■ Assigned task:
Among the entries below, one line contains "Step 1, drivers: a" and another contains "the first run of note 4". Transcribe those two lines and every line between them, exactly.

══════

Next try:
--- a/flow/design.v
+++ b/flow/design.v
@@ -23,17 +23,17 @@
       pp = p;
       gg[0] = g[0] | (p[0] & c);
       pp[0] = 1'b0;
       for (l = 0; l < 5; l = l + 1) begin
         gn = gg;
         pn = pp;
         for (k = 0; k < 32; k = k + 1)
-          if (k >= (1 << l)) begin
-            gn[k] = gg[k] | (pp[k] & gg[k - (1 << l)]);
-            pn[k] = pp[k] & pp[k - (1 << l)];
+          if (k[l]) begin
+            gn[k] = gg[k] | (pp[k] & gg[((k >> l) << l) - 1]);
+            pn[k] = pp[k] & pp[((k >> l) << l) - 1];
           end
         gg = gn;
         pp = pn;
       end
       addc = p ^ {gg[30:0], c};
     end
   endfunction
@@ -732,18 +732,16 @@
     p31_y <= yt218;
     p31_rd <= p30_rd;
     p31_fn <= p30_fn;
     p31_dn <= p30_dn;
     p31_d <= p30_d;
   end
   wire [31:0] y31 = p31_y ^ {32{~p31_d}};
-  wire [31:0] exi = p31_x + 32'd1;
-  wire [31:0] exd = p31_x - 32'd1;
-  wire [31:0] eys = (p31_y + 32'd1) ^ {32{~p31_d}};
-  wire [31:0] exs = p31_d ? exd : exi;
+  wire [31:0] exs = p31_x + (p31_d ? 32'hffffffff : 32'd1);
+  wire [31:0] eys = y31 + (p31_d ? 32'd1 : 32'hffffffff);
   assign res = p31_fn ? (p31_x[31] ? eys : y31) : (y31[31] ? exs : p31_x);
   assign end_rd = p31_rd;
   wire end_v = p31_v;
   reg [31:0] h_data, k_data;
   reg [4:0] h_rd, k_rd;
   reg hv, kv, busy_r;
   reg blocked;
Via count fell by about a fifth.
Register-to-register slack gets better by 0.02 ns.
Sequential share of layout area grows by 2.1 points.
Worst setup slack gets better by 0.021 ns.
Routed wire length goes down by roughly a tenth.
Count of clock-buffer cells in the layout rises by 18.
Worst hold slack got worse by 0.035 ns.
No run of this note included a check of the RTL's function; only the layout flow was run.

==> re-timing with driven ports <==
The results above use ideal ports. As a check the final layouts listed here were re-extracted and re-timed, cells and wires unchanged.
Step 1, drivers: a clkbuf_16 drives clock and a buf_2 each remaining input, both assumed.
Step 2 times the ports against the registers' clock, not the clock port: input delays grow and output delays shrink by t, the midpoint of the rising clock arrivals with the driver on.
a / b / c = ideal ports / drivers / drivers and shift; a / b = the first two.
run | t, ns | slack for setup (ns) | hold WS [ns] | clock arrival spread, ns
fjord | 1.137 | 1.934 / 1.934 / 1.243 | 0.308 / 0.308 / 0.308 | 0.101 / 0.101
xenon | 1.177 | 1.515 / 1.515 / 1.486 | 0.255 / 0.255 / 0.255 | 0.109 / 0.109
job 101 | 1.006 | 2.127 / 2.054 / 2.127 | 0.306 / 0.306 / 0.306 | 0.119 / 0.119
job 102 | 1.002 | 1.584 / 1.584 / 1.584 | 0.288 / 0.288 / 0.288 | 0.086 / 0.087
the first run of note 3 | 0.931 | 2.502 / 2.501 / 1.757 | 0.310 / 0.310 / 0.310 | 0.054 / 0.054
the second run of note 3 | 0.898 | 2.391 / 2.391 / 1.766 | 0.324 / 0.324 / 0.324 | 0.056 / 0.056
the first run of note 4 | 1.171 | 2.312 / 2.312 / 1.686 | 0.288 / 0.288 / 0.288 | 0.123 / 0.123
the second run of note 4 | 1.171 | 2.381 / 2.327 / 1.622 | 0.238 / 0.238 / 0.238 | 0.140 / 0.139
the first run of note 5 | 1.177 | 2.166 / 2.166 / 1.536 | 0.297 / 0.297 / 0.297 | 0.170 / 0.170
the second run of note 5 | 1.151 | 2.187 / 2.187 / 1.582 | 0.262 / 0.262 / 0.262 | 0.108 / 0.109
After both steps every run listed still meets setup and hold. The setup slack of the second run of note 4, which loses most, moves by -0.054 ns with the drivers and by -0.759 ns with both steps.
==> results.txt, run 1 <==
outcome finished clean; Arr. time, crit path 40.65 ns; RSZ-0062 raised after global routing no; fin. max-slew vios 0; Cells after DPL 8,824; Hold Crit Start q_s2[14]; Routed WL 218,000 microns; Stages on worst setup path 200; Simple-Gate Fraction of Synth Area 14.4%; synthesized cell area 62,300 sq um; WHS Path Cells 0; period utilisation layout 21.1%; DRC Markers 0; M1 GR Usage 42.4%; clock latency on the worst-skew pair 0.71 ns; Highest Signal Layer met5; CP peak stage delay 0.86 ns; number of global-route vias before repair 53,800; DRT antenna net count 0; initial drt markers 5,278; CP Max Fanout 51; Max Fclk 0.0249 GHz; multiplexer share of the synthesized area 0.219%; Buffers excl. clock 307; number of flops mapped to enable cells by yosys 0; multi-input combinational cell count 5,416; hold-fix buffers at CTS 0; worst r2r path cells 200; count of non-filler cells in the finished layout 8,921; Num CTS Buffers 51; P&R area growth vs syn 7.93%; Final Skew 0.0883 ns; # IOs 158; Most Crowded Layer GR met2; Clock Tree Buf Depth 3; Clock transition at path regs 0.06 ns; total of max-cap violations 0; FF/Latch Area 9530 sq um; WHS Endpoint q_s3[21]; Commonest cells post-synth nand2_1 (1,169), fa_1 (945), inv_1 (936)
What follows belongs to an exercise in optimizing a design on an open flow for small area, a short achievable clock period and few clock cycles per item; a production flow would make more cautious choices. The RTL was checked by simulation tests, not by an equivalence proof against the original design. Power and IR drop assume default switching activity.

Setup of job 1407:
Design dsp_processor, start of the top module:
module dsp_processor(
    input         clk,
    input         nrst,
    input         instr_valid,
    input  [31:0] instr,
    output        instr_ready,
    output        out_valid,
    output [31:0] v1,
    output [31:0] v2,
    output [31:0] v3
);
export LEC_CHECK = 0
export ABC_AREA = 1
export CAP_MARGIN = 20
export CORE_MARGIN = 2
export CORE_UTILIZATION = 55
export PLACE_DENSITY = 0.72
export SLEW_MARGIN = 20
create_clock -name core_clock -period 10.0 [get_ports {clk}]
standard.sh (not shown) runs the stock make flow with config.mk's settings and CLKGATE_MAP_FILE= SYNTH_SCRIPT=/design/flow/synth_recipe.tcl, a recipe that flattens the netlist after the stock synthesis.
==> flow/flow/run.sh <==
#!/bin/bash
set -euo pipefail
export SETUP_SLACK_MARGIN=6.5
export BUFFER_PORTS_ARGS="-buffer_cell sky130_fd_sc_hd__buf_2"
export CTS_ARGS="-sink_clustering_enable -repair_clock_nets -dont_use_dummy_load -sink_clustering_size 24 -sink_clustering_max_diameter 120 -buf_list sky130_fd_sc_hd__clkbuf_16"
bash standard.sh > standard.log 2>&1
Testbench counts of job 1407, summed over its fixed seeds: cycles 6,663, instrs 6,427.
Modified inputs, job 5747 compared to job 1407
- SLEW_MARGIN changed from 20 to 5
- CAP_MARGIN changed from 20 to 5
diff --git a/flow/flow/run.sh b/flow/flow/run.sh
--- a/flow/flow/run.sh
+++ b/flow/flow/run.sh
@@ -4 +4 @@
-export BUFFER_PORTS_ARGS="-buffer_cell sky130_fd_sc_hd__buf_2"
+export BUFFER_PORTS_ARGS="-buffer_cell sky130_fd_sc_hd__buf_1"
Notes after the runs:
Job 5747 was carried through to the last stage, and its layout satisfied the timing, design-rule and antenna checks.
Job 5747 vs job 1407, data arrival time at the worst-slack endpoint went up by 0.08 ns.
Job 1407 ended up with fewer cell instances than job 5747 did.
Cmp job 1407 and job 5747 / global-route wire length before repair / higher: job 5747
## Diff of input files: job 8245 against job 5747
- PLACE_DENSITY changed from 0.72 to 0.76
- CORE_UTILIZATION changed from 55 to 60
- SLEW_MARGIN changed from 5 to 20
- CAP_MARGIN changed from 5 to 20
diff --git a/flow/flow/run.sh b/flow/flow/run.sh
--- a/flow/flow/run.sh
+++ b/flow/flow/run.sh
@@ -4 +4 @@
-export BUFFER_PORTS_ARGS="-buffer_cell sky130_fd_sc_hd__buf_1"
+export BUFFER_PORTS_ARGS="-buffer_cell sky130_fd_sc_hd__buf_2"
### Flow results
- Job 8245 has completed all stages; timing, DRC and antenna checks passed.
- Compared with job 5747, job 8245 improves placeable core region.
- Measured against each other, job 5747 and job 8245 differ in hold slack, the lower figure coming from job 8245.
- Compared job 5747 against job 8245; clock-cell share of area within noise.
- When job 8245 is set beside job 5747, its antenna diode count turns out to be 1 smaller.
- Run comparison: job 8245 cell at the slowest stage of the critical path fa_1; job 5747 cell at the slowest stage of the critical path o211ai_1
- Starting utilization of the core area (job 8245 over job 5747): increase, 5.6 points
- | largest clock skew in the final design | lower: job 8245 |
- Higher total power draw among job 5747 and job 8245: job 5747
Context: an optimization exercise on an open-source flow, tuned for small area. The choices shown serve that exercise and are no tape-out recipe.
The RTL was checked by simulation tests, not by an equivalence proof against the original design.
Power figures rest on the tool's default switching activity, not on a simulated workload.

==> design/flow/design.v <==
module usb2_crc5 (
input	wire	[4:0]	c,
input	wire	[10:0]	data,
output	wire	[4:0]	next_crc
);
	wire	[10:0]	d = { 	data[0], data[1], data[2], data[3], data[4],
							data[5], data[6], data[7], data[8], data[9],
							data[10] };
	wire	[4:0]	q = {
		^d[10:9] ^ ^d[6:5] ^ d[3] ^ d[0] ^ c[0] ^ ^c[4:3],
		d[10] ^ ^d[7:6] ^ d[4] ^ d[1] ^ ^c[1:0] ^ c[4],
		^d[10:7] ^ d[6] ^ ^d[3:2] ^ d[0] ^ ^c[4:0],
		^d[10:7] ^^ d[4:3] ^ d[1] ^ ^c[4:1],
		^d[10:8] ^ ^d[5:4] ^ d[2] ^ ^c[4:2]
	};
	assign	next_crc = ~q;
endmodule
module usb2_crc16 (
input	wire	[15:0]	c,
input	wire	[7:0]	data,
output	wire	[15:0]	next_crc
);
	wire	[7:0]	d = {data[0], data[1], data[2], data[3],
						data[4], data[5], data[6], data[7]};
	assign next_crc = {
		^d[7:0] ^ ^c[15:7],
		c[6],
		c[5],
		c[4],
		c[3],
		c[2],
		d[7] ^ c[1] ^ c[15],
		^d[7:6] ^ ^c[0] ^ ^c[15:14],
		^d[6:5] ^ ^c[14:13],
		^d[5:4] ^ ^c[13:12],
		^d[4:3] ^ ^c[12:11],
		^d[3:2] ^ ^c[11:10],
		^d[2:1] ^ ^c[10:9],
		^d[1:0] ^ ^c[9:8],
		^d[7:1] ^ ^c[15:9],
		^d[7:0] ^ ^c[15:8]
	};
endmodule
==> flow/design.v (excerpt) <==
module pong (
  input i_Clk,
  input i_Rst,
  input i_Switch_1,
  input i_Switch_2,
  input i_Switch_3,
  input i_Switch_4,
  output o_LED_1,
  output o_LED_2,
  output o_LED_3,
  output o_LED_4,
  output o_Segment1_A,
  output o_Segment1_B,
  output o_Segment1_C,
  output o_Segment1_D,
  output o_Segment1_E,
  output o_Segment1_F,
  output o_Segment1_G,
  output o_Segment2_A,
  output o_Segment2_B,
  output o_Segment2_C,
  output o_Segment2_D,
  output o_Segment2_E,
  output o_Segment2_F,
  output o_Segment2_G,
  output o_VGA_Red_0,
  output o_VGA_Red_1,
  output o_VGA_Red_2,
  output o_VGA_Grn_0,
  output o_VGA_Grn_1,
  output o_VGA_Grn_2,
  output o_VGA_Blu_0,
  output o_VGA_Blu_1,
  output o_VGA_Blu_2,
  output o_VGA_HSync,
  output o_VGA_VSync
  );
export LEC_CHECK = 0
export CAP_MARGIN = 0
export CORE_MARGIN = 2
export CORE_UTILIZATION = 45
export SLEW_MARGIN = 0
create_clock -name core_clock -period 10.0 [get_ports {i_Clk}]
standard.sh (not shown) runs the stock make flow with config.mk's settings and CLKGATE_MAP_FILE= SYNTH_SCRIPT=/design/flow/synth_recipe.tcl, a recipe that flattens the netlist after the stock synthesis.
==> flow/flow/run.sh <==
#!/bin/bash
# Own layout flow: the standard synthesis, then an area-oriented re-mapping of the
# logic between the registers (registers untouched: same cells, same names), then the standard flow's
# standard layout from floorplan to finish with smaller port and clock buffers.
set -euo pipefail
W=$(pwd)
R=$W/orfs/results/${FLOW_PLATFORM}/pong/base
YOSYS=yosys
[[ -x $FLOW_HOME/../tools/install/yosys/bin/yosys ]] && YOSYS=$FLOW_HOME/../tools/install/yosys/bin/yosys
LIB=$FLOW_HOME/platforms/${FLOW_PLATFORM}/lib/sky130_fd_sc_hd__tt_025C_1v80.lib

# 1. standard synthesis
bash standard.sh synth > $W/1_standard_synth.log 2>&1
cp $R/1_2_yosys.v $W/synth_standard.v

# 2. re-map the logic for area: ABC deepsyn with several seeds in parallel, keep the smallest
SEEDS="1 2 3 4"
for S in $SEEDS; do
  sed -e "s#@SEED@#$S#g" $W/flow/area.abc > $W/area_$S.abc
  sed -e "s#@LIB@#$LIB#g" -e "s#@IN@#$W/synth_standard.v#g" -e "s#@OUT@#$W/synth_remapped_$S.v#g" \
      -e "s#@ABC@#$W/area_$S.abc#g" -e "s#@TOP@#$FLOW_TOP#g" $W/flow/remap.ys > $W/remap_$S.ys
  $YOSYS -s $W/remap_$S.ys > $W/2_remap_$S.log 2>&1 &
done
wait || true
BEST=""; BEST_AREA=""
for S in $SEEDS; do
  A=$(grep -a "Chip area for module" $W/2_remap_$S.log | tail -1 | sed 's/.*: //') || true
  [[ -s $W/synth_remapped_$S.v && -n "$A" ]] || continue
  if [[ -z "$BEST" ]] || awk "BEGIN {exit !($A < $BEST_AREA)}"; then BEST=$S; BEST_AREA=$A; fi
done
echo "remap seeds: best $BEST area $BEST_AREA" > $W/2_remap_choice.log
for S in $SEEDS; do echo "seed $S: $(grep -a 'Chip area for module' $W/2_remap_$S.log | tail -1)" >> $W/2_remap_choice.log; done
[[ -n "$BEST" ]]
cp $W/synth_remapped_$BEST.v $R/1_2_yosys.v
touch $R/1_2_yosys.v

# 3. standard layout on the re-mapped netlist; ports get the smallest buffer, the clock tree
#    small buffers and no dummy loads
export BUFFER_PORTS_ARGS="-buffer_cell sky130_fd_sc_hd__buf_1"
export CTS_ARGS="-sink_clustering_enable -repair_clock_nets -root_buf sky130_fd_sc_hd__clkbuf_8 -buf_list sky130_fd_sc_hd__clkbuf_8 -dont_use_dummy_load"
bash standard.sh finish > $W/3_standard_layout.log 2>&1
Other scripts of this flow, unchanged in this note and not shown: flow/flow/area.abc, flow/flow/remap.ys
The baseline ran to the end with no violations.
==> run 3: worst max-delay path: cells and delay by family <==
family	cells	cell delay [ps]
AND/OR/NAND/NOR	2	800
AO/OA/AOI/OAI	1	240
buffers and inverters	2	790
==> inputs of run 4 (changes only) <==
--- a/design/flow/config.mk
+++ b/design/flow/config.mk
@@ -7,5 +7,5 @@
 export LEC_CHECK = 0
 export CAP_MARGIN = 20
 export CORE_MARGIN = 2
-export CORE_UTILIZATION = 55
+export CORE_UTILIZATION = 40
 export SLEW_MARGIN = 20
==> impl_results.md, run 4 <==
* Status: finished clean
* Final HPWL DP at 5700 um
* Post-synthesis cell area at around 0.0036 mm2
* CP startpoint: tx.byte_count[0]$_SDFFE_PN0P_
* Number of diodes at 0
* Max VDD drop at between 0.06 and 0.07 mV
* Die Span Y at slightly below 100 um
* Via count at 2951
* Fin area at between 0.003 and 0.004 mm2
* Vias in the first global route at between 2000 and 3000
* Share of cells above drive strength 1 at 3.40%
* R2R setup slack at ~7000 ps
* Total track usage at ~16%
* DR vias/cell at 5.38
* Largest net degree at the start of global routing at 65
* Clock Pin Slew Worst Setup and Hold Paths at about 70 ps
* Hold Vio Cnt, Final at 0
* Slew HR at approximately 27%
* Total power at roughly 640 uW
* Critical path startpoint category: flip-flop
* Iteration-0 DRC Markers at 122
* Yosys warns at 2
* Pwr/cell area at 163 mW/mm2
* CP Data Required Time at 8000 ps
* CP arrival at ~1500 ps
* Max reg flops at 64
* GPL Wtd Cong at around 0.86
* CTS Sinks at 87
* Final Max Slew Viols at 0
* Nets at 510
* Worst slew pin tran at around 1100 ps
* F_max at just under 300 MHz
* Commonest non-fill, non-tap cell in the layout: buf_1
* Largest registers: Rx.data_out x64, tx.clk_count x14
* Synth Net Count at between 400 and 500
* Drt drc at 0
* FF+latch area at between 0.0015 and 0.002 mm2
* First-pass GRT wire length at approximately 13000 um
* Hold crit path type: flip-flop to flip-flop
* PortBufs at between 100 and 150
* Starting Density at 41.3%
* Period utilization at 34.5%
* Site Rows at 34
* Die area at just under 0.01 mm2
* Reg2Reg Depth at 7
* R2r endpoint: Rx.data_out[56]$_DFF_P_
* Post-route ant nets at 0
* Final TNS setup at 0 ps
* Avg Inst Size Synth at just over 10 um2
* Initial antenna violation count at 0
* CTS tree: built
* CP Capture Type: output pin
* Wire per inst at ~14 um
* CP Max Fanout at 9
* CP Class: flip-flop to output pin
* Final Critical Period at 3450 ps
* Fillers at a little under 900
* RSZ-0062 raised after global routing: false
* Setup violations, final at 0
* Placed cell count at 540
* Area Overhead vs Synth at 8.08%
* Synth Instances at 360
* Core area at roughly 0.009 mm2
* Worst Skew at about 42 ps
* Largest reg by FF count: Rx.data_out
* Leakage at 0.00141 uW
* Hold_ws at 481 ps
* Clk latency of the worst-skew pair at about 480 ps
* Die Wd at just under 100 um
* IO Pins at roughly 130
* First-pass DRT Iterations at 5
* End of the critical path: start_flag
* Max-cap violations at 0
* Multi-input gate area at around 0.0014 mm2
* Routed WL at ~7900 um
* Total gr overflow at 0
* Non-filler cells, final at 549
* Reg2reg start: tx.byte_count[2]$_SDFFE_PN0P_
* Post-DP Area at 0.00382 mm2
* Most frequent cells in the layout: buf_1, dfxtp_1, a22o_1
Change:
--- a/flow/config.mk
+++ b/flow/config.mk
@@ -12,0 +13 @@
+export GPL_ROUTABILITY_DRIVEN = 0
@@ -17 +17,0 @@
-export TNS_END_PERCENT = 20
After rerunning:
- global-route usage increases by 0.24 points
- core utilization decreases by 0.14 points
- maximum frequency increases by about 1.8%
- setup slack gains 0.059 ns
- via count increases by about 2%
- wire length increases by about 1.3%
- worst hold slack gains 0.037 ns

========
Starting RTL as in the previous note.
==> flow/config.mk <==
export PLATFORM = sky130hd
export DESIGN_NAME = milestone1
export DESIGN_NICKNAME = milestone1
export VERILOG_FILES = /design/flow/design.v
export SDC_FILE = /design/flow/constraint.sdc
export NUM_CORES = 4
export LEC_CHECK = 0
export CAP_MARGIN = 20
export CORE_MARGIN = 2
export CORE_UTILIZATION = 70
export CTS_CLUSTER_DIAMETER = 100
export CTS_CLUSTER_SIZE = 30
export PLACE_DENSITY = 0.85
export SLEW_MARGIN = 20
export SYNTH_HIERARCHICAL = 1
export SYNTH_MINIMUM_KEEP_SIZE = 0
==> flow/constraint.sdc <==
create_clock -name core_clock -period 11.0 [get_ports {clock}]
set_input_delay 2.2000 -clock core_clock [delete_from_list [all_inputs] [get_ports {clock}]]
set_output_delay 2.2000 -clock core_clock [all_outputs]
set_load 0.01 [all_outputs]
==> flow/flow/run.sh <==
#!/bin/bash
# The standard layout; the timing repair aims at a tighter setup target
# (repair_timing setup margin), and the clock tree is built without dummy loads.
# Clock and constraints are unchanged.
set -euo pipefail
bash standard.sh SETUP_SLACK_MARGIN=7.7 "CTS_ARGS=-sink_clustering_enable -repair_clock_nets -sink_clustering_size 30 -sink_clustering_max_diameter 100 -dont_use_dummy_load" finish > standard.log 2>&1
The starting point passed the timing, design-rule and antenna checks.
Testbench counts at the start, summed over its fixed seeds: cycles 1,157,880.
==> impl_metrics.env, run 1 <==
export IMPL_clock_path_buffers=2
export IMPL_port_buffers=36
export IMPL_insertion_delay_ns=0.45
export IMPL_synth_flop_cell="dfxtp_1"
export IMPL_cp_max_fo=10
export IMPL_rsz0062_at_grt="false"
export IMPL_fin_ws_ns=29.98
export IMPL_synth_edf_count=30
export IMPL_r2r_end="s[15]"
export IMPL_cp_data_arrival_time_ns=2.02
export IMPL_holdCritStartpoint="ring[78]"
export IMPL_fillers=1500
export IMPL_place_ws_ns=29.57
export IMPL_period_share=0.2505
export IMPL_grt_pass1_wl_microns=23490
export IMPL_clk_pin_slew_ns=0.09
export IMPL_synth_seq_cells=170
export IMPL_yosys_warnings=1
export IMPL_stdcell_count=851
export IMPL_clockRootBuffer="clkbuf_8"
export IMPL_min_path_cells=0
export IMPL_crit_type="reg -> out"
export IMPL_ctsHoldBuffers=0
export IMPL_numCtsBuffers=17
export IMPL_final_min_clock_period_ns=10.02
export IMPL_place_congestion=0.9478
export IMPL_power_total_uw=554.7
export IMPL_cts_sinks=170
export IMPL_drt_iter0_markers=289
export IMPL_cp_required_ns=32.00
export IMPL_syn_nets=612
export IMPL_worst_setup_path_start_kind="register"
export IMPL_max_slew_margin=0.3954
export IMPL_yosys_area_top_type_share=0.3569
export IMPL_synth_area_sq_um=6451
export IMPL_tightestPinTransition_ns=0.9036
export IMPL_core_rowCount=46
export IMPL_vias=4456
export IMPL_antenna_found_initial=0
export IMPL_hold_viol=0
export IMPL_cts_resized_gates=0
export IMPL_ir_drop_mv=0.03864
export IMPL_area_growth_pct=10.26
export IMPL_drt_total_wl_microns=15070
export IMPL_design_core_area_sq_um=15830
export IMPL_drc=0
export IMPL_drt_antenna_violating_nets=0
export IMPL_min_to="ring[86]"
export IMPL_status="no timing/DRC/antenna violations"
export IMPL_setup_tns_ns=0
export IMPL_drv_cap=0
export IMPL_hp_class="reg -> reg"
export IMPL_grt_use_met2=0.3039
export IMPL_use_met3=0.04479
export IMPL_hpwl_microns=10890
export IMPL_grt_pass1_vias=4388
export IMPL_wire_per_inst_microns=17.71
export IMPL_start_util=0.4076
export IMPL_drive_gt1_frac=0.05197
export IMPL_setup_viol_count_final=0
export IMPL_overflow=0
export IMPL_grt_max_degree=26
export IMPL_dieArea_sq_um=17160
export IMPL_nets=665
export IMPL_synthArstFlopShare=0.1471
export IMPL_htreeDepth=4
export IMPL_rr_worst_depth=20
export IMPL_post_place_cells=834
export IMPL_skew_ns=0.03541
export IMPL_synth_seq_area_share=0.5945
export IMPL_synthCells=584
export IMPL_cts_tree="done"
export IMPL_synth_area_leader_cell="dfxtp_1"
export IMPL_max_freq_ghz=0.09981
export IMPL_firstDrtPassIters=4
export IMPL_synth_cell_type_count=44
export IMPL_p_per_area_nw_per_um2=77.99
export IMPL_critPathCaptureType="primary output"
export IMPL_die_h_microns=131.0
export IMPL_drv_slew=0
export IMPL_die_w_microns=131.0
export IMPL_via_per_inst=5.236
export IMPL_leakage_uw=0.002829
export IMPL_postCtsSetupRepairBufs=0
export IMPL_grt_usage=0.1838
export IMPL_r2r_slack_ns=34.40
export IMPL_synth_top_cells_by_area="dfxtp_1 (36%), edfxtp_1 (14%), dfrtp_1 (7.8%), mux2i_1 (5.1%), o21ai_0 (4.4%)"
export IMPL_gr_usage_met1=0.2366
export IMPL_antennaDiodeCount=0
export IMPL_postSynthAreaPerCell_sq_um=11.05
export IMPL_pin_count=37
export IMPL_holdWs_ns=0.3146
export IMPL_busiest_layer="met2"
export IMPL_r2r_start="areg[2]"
Source: an optimization exercise on an open RTL-to-GDS flow (aim: small area, a short achievable clock period and few clock cycles). Production flows keep margins and buffers that such runs may drop. Only simulation tests tie the RTL to the original design; equivalence was not proved.

==> flow/design.v (outline; a module is shown in full before it is edited, if it fits) <==
// module alu: 598 lines
module alu #(
    parameter INST_W = 4,
    parameter INT_W  = 6,
    parameter FRAC_W = 10,
    parameter DATA_W = INT_W + FRAC_W
)(
    input                      i_clk,
    input                      i_rst_n,
    input                      i_in_valid,
    output                     o_busy,
    input         [INST_W-1:0] i_inst,
    input  signed [DATA_W-1:0] i_data_a,
    input  signed [DATA_W-1:0] i_data_b,
    output                     o_out_valid,
    output        [DATA_W-1:0] o_data
);
  // ...
==> flow/flow/run.sh <==
#!/bin/bash
# The standard layout, with faster port buffers and timing repair aimed
# at a shorter period than the design's (the SDC itself is unchanged).
set -euo pipefail
bash standard.sh \
  BUFFER_PORTS_ARGS="-buffer_cell sky130_fd_sc_hd__buf_4" \
  SETUP_SLACK_MARGIN=20.5 \
  finish > standard.log 2>&1
==> flow/standard.sh <==
#!/bin/bash
# synth_recipe.tcl (not shown) runs the flow's synth.tcl, then flattens the netlist and writes it again
# the make line also repeats each setting of config.mk as NAME=value (left out here)
make -C /OpenROAD-flow-scripts/flow DESIGN_CONFIG=/design/flow/config.mk WORK_HOME=/design/flow/orfs CLKGATE_MAP_FILE= SYNTH_SCRIPT=/design/flow/synth_recipe.tcl "${@:-finish}"
==> flow/config.mk <==
export PLATFORM = sky130hd
export DESIGN_NAME = alu
export DESIGN_NICKNAME = alu
export VERILOG_FILES = /design/flow/design.v
export SDC_FILE = /design/flow/constraint.sdc
export NUM_CORES = 4
export LEC_CHECK = 0
export ABC_AREA = 1
export CAP_MARGIN = 20
export CORE_MARGIN = 2
export CORE_UTILIZATION = 40
export SLEW_MARGIN = 20
==> flow/constraint.sdc <==
create_clock -name core_clock -period 27.0 [get_ports {i_clk}]
set_input_delay 5.4000 -clock core_clock [delete_from_list [all_inputs] [get_ports {i_clk}]]
set_output_delay 5.4000 -clock core_clock [all_outputs]
set_load 0.01 [all_outputs]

══════

■ Response:
Step 1, drivers: a clkbuf_16 drives clock and a buf_2 each remaining input, both assumed.
Step 2 times the ports against the registers' clock, not the clock port: input delays grow and output delays shrink by t, the midpoint of the rising clock arrivals with the driver on.
a / b / c = ideal ports / drivers / drivers and shift; a / b = the first two.
run | t, ns | slack for setup (ns) | hold WS [ns] | clock arrival spread, ns
fjord | 1.137 | 1.934 / 1.934 / 1.243 | 0.308 / 0.308 / 0.308 | 0.101 / 0.101
xenon | 1.177 | 1.515 / 1.515 / 1.486 | 0.255 / 0.255 / 0.255 | 0.109 / 0.109
job 101 | 1.006 | 2.127 / 2.054 / 2.127 | 0.306 / 0.306 / 0.306 | 0.119 / 0.119
job 102 | 1.002 | 1.584 / 1.584 / 1.584 | 0.288 / 0.288 / 0.288 | 0.086 / 0.087
the first run of note 3 | 0.931 | 2.502 / 2.501 / 1.757 | 0.310 / 0.310 / 0.310 | 0.054 / 0.054
the second run of note 3 | 0.898 | 2.391 / 2.391 / 1.766 | 0.324 / 0.324 / 0.324 | 0.056 / 0.056
the first run of note 4 | 1.171 | 2.312 / 2.312 / 1.686 | 0.288 / 0.288 / 0.288 | 0.123 / 0.123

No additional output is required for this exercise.